My approach values accessibility, generosity, humor and collaboration. I work in public spaces, with groups of people, with institutions and in varied locations. In my process I emphasize playfulness alongside a depth of research.


ABOUT VAUGHN
Vaughn Bell (she/they) is an artist focusing on the complexities and paradoxes of human interactions with places, natural forces and other species. At the moment she is particularly interested in plant ecology and plant communities, kelp forests and shellfish in the waters of the coastal Pacific Northwest of the United States, rivers and streams in urban areas, and climate change adaptation and resilience in multi-species worlds.

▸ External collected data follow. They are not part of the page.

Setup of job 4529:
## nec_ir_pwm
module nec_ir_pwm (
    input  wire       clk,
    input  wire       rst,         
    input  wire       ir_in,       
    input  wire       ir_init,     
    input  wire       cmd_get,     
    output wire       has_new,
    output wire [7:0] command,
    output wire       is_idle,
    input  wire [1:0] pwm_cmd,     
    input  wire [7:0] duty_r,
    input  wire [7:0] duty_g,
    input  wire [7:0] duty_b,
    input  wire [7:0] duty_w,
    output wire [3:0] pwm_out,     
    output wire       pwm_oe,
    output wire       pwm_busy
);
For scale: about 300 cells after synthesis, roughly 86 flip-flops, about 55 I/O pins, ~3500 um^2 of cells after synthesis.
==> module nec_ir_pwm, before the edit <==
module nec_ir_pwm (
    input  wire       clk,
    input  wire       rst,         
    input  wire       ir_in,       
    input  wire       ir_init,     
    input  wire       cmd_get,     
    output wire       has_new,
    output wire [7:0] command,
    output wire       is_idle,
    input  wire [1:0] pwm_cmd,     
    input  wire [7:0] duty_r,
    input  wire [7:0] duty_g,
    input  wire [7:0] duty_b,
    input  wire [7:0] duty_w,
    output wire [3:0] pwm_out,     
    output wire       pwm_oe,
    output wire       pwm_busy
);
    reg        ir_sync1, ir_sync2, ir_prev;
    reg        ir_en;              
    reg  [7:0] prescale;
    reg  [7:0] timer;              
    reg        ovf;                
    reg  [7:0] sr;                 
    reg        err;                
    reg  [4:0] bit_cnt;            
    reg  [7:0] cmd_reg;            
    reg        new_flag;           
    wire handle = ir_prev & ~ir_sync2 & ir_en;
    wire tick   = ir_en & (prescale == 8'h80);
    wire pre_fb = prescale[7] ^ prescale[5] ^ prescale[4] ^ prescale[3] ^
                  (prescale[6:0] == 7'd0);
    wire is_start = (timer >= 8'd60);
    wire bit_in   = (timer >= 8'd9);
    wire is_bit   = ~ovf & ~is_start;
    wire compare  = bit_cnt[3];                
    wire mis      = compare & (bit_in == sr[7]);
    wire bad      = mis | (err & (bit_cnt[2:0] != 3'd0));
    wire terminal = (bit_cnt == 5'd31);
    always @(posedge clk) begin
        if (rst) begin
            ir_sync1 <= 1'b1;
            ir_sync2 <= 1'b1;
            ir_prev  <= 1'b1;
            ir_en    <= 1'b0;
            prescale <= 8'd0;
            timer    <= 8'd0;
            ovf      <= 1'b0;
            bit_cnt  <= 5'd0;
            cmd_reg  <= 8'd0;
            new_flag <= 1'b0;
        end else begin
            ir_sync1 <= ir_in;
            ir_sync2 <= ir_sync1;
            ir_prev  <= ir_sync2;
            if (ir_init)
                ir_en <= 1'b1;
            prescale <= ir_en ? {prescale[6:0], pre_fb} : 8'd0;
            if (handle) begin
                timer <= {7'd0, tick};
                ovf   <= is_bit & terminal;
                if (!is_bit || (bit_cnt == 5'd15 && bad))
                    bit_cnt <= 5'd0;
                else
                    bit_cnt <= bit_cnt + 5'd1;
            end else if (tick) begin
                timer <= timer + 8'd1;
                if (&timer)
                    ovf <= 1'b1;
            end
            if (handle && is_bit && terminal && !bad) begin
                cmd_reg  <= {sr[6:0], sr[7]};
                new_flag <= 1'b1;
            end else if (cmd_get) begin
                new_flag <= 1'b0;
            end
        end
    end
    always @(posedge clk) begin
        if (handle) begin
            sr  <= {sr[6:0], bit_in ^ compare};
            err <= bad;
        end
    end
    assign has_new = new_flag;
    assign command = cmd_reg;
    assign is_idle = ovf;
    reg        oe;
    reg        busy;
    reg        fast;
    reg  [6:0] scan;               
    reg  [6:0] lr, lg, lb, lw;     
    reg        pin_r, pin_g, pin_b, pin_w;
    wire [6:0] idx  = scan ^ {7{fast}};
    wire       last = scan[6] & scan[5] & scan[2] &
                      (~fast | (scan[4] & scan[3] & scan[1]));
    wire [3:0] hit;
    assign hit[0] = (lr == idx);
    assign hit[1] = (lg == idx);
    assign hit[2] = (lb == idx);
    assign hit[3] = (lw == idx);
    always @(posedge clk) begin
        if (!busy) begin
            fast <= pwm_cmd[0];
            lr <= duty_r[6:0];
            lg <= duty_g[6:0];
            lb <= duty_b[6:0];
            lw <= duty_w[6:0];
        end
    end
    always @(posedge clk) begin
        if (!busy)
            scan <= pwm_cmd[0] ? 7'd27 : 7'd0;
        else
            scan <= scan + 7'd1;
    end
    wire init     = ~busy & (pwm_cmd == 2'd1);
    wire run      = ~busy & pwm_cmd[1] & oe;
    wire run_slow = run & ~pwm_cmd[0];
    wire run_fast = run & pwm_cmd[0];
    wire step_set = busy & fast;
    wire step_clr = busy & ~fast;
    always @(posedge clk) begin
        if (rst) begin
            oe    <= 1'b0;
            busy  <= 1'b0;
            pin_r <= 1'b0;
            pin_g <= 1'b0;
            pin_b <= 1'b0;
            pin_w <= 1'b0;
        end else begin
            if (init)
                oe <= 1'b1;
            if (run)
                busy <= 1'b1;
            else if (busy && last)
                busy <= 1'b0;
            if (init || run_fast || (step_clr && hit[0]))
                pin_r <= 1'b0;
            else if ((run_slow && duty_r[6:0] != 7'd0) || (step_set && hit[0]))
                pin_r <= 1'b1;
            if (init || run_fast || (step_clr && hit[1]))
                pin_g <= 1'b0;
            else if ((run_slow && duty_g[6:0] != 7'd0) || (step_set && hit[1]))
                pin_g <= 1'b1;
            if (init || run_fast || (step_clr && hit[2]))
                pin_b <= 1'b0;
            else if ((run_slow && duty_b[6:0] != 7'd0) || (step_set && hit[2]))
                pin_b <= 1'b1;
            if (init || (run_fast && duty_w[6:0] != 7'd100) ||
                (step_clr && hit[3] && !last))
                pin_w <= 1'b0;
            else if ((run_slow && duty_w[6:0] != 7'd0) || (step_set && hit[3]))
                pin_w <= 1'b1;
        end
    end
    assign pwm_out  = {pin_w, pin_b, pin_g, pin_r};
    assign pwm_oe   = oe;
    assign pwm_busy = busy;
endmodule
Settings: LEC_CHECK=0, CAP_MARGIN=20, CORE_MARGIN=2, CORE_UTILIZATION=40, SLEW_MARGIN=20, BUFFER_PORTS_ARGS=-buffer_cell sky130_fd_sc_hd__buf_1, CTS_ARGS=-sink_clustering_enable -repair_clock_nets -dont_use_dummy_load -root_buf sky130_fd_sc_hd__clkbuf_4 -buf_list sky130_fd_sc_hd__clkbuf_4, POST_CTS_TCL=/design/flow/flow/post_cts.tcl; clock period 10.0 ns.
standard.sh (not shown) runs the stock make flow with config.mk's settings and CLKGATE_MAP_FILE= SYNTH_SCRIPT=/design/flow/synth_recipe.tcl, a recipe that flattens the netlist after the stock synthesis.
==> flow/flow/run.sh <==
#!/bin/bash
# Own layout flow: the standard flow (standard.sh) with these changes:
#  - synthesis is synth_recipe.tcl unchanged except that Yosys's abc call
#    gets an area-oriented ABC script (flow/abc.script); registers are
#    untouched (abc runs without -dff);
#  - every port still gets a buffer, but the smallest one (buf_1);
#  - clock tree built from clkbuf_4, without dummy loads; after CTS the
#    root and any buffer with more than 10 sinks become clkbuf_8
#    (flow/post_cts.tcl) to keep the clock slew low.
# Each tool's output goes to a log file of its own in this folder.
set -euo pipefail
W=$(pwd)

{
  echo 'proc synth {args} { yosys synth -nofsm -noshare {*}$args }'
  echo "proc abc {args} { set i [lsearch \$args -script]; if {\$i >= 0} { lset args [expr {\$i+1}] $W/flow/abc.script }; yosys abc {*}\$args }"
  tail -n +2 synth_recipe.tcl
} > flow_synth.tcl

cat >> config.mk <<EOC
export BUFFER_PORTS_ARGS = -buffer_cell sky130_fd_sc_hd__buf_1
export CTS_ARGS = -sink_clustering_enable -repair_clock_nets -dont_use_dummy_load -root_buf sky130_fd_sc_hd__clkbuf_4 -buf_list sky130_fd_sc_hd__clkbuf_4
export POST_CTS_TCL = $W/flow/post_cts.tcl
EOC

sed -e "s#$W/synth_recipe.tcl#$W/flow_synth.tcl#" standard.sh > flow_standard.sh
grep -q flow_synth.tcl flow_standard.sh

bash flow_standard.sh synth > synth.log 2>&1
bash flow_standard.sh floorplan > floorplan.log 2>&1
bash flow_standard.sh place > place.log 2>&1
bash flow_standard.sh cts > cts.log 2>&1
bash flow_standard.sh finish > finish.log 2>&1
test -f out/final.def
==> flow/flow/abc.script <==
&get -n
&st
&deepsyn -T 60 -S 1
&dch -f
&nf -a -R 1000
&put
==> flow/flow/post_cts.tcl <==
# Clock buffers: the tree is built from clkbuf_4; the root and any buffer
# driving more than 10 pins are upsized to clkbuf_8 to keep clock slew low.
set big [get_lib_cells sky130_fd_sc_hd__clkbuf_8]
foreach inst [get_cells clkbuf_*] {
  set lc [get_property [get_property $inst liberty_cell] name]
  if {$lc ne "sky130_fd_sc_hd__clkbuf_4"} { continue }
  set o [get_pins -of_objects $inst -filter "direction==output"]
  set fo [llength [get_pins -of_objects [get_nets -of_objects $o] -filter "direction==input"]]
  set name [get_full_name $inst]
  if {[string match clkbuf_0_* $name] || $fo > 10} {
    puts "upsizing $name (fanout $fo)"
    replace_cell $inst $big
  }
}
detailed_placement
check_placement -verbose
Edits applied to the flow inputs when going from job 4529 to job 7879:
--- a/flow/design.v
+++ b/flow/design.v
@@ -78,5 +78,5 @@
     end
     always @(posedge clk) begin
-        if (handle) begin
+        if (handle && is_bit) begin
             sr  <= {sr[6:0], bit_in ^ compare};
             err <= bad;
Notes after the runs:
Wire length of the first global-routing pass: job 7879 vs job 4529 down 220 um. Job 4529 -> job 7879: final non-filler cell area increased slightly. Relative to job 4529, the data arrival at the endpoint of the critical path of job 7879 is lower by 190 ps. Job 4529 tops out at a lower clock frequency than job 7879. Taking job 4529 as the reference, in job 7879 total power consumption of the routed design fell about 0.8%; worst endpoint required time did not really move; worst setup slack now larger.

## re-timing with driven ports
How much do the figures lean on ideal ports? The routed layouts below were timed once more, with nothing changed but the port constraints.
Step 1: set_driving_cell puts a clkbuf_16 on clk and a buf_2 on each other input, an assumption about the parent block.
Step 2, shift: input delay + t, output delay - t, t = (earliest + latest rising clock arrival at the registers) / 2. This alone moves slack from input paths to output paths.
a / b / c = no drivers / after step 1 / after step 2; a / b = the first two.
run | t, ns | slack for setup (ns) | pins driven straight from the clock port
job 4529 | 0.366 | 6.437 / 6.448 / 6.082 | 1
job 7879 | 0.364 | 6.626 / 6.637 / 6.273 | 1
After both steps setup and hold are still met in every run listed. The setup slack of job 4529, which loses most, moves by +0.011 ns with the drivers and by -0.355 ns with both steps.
This is an optimization exercise on Yosys and OpenROAD, whose aim is small area, a short achievable clock period and few clock cycles, not a production implementation.
The RTL was checked by simulation tests, not by an equivalence proof against the original design.

<file path="flow/run.sh">
#!/bin/bash
# synth_recipe.tcl (not shown) runs the flow's synth.tcl, then flattens the netlist and writes it again
# the make line also repeats each setting of config.mk as NAME=value (left out here)
make -C /OpenROAD-flow-scripts/flow DESIGN_CONFIG=/design/flow/config.mk WORK_HOME=/design/flow/orfs CLKGATE_MAP_FILE= SYNTH_SCRIPT=/design/flow/synth_recipe.tcl finish
</file>
<file path="flow/design.v">
module drift_score (
    input  wire [255:0] window,    
    output reg  [7:0]   score
);
    integer k, j;
    reg [7:0] diff;
    always @* begin
        score = 8'd0;
        for (k = 0; k < 16; k = k + 1) begin
            diff = window[8*k +: 8] ^ window[8*(k+16) +: 8];
            for (j = 0; j < 8; j = j + 1)
                score = score + {7'd0, diff[j]};
        end
    end
endmodule
module rle_encoder (
    input  wire       clk,
    input  wire       rst,
    input  wire       cmd_valid,
    output wire       cmd_ready,
    input  wire [1:0] cmd_op,
    input  wire [7:0] cmd_byte,
    output wire       out_valid,
    input  wire       out_ready,
    output wire [7:0] out_byte
);
    localparam [1:0] OP_BYTE = 2'b01, OP_FLUSH = 2'b10, OP_INIT = 2'b11;
    localparam [7:0] MARKER = 8'h7E;
    reg [7:0] win [0:31];
    reg [4:0] widx;         
    reg       full;         
    reg       supp;         
    reg [7:0] prev;
    reg [2:0] run;
    reg [7:0] obuf [0:2];
    reg [1:0] ocnt;
    reg [1:0] optr;
    reg       busy;
    assign cmd_ready = !busy;
    assign out_valid = busy;
    assign out_byte  = obuf[optr];
    wire acc = cmd_valid && !busy;
    reg [255:0] win_next;
    integer k;
    always @* begin
        for (k = 0; k < 32; k = k + 1)
            win_next[8*k +: 8] = (widx == k[4:0]) ? cmd_byte : win[k];
    end
    wire [7:0] score;
    drift_score u_score (.window(win_next), .score(score));
    wire now_full = full || (widx == 5'd31);
    wire mark     = now_full && (score > 8'd2) && !supp;
    wire [7:0] delta  = cmd_byte ^ prev;
    wire       absorb = (delta == 8'd0) && (run != 3'd7);
    wire       esc    = (delta >= 8'd31) || (run == 3'd3 && delta == 8'd30);
    wire [7:0] tok    = esc ? {run, 5'd31} : {run, delta[4:0]};
    reg [7:0] b0, b1, b2;
    reg [1:0] n;
    always @* begin
        b0 = 8'd0; b1 = 8'd0; b2 = 8'd0; n = 2'd0;
        if (mark) begin
            b0 = MARKER;
            if (!absorb) begin
                b1 = tok;
                b2 = delta;
                n  = esc ? 2'd3 : 2'd2;
            end else begin
                n  = 2'd1;
            end
        end else if (!absorb) begin
            b0 = tok;
            b1 = delta;
            n  = esc ? 2'd2 : 2'd1;
        end
    end
    integer i;
    always @(posedge clk) begin
        if (rst) begin
            for (i = 0; i < 32; i = i + 1) win[i] <= 8'd0;
            widx <= 5'd0;
            full <= 1'b0;
            supp <= 1'b0;
            prev <= 8'd0;
            run  <= 3'd0;
            busy <= 1'b0;
            ocnt <= 2'd0;
            optr <= 2'd0;
        end else if (busy) begin
            if (out_ready) begin
                if (optr == ocnt - 2'd1) begin
                    busy <= 1'b0;
                    optr <= 2'd0;
                end else begin
                    optr <= optr + 2'd1;
                end
            end
        end else if (acc) begin
            case (cmd_op)
                OP_BYTE: begin
                    win[widx] <= cmd_byte;
                    widx <= widx + 5'd1;
                    if (widx == 5'd31) full <= 1'b1;
                    if (now_full) supp <= mark;
                    if (absorb) begin
                        run <= run + 3'd1;
                    end else begin
                        prev <= cmd_byte;
                        run  <= 3'd0;
                    end
                    obuf[0] <= b0;
                    obuf[1] <= b1;
                    obuf[2] <= b2;
                    ocnt <= n;
                    optr <= 2'd0;
                    busy <= (n != 2'd0);
                end
                OP_FLUSH: begin
                    if (run != 3'd0) begin
                        obuf[0] <= {run - 3'd1, 5'd0};
                        ocnt <= 2'd1;
                        optr <= 2'd0;
                        busy <= 1'b1;
                    end
                    run <= 3'd0;
                end
                OP_INIT: begin
                    for (i = 0; i < 32; i = i + 1) win[i] <= 8'd0;
                    widx <= 5'd0;
                    full <= 1'b0;
                    supp <= 1'b0;
                    prev <= 8'd0;
                    run  <= 3'd0;
                end
                default: ;
            endcase
        end
    end
endmodule
module rle_decoder (
    input  wire        clk,
    input  wire        rst,
    input  wire        cmd_valid,
    output wire        cmd_ready,
    input  wire [1:0]  cmd_op,
    input  wire [7:0]  cmd_byte,
    input  wire [15:0] cmd_cap,
    output wire        out_valid,
    input  wire        out_ready,
    output wire [7:0]  out_byte,
    output wire [15:0] out_index,
    output wire        res_valid,
    output wire [1:0]  res_status,
    output wire [15:0] res_count
);
    localparam [1:0] OP_BYTE = 2'b01, OP_END = 2'b10, OP_INIT = 2'b11;
    localparam [1:0] ST_OK = 2'd0, ST_CAP = 2'd1, ST_TRUNC = 2'd2;
    localparam [7:0] MARKER = 8'h7E;
    reg [7:0]  prev;
    reg        esc_pending;
    reg [2:0]  esc_run;
    reg [15:0] out_count;
    reg [15:0] capacity;
    reg [1:0]  status;
    reg        busy;
    reg [3:0]  rem;         
    reg [7:0]  newv;
    reg        res_q;
    wire full = (out_count == capacity);
    assign cmd_ready  = !busy;
    assign out_valid  = busy && !full;
    assign out_byte   = (rem == 4'd1) ? newv : prev;
    assign out_index  = out_count;
    assign res_valid  = res_q;
    assign res_status = status;
    assign res_count  = out_count;
    wire acc = cmd_valid && !busy;
    reg       unit;
    reg [2:0] u_run;
    reg [7:0] u_delta;
    always @* begin
        unit = 1'b0; u_run = 3'd0; u_delta = 8'd0;
        if (status == ST_OK) begin
            if (esc_pending) begin
                unit = 1'b1; u_run = esc_run; u_delta = cmd_byte;
            end else if (cmd_byte != MARKER && cmd_byte[4:0] != 5'd31) begin
                unit = 1'b1; u_run = cmd_byte[7:5]; u_delta = {3'd0, cmd_byte[4:0]};
            end
        end
    end
    always @(posedge clk) begin
        res_q <= 1'b0;
        if (rst) begin
            prev        <= 8'd0;
            esc_pending <= 1'b0;
            esc_run     <= 3'd0;
            out_count   <= 16'd0;
            capacity    <= 16'd0;
            status      <= ST_OK;
            busy        <= 1'b0;
            rem         <= 4'd0;
            newv        <= 8'd0;
        end else if (busy) begin
            if (full) begin
                status <= ST_CAP;
                busy   <= 1'b0;
            end else if (out_ready) begin
                out_count <= out_count + 16'd1;
                rem       <= rem - 4'd1;
                if (rem == 4'd1) begin
                    prev <= newv;
                    busy <= 1'b0;
                end
            end
        end else if (acc) begin
            case (cmd_op)
                OP_BYTE: begin
                    if (status == ST_OK) begin
                        if (esc_pending)
                            esc_pending <= 1'b0;
                        else if (cmd_byte != MARKER && cmd_byte[4:0] == 5'd31) begin
                            esc_pending <= 1'b1;
                            esc_run     <= cmd_byte[7:5];
                        end
                    end
                    if (unit) begin
                        rem  <= {1'b0, u_run} + 4'd1;
                        newv <= prev ^ u_delta;
                        busy <= 1'b1;
                    end
                end
                OP_END: begin
                    if (status == ST_OK && esc_pending) status <= ST_TRUNC;
                    res_q <= 1'b1;
                end
                OP_INIT: begin
                    prev        <= 8'd0;
                    esc_pending <= 1'b0;
                    esc_run     <= 3'd0;
                    out_count   <= 16'd0;
                    capacity    <= cmd_cap;
                    status      <= ST_OK;
                end
                default: ;
            endcase
        end
    end
endmodule
module rle_codec (
    input  wire        clk,
    input  wire        rst,
    input  wire        enc_cmd_valid,
    output wire        enc_cmd_ready,
    input  wire [1:0]  enc_cmd_op,
    input  wire [7:0]  enc_cmd_byte,
    output wire        enc_out_valid,
    input  wire        enc_out_ready,
    output wire [7:0]  enc_out_byte,
    input  wire        dec_cmd_valid,
    output wire        dec_cmd_ready,
    input  wire [1:0]  dec_cmd_op,
    input  wire [7:0]  dec_cmd_byte,
    input  wire [15:0] dec_cmd_cap,
    output wire        dec_out_valid,
    input  wire        dec_out_ready,
    output wire [7:0]  dec_out_byte,
    output wire [15:0] dec_out_index,
    output wire        dec_res_valid,
    output wire [1:0]  dec_res_status,
    output wire [15:0] dec_res_count
);
    rle_encoder u_enc (
        .clk(clk), .rst(rst),
        .cmd_valid(enc_cmd_valid), .cmd_ready(enc_cmd_ready),
        .cmd_op(enc_cmd_op), .cmd_byte(enc_cmd_byte),
        .out_valid(enc_out_valid), .out_ready(enc_out_ready), .out_byte(enc_out_byte)
    );
    rle_decoder u_dec (
        .clk(clk), .rst(rst),
        .cmd_valid(dec_cmd_valid), .cmd_ready(dec_cmd_ready),
        .cmd_op(dec_cmd_op), .cmd_byte(dec_cmd_byte), .cmd_cap(dec_cmd_cap),
        .out_valid(dec_out_valid), .out_ready(dec_out_ready),
        .out_byte(dec_out_byte), .out_index(dec_out_index),
        .res_valid(dec_res_valid), .res_status(dec_res_status), .res_count(dec_res_count)
    );
endmodule
</file>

Recent exhibitions have included installations in Zurich, Krakow, Brussels, Buenos Aires, and Paris. In 2021 her large-scale installations Plantscapes were featured at Kew Gardens in London- an exhibition three years in the making.  In addition to exhibiting works at museums and institutions, she often works in the public realm on artworks rooted in local communities and ecologies. Vaughn has created commissions for Massachusetts Museum of Contemporary Art, the Edith Russ Site for New Media Art in Oldenburg, Germany, the Schuylkill Center for Environmental Education in Philadelphia, the Brightwater Wastewater Treatment Plant in King County, WA, the Hermitage of San Bartolomeo in Abruzzo, Italy, and many others.
 
Vaughn was commissioned to create a Public Art Master Plan for Seattle Public Utilities Drainage and Wastewater, which was a work of community engagement, research and collaboration over a two-year period. Vaughn continues to work with SPU on the Ship Canal Water Quality Project. Vaughn worked as staff artist in the Seattle Department of Transportation on integrating public art into transportation infrastructure. She continues to work on integrating art into infrastructure, especially in drainage, wastewater, and the right-of-way.
 
Vaughn’s work has been featured in Artnews, Afterimage, Arcade Journal, and Public Art Review as well as numerous other publications. Vaughn is a part-time faculty in the School of Interdisciplinary Arts and Sciences at the University of Washington, Tacoma. Her collaborative teaching includes projects such as Watershed Puyallup.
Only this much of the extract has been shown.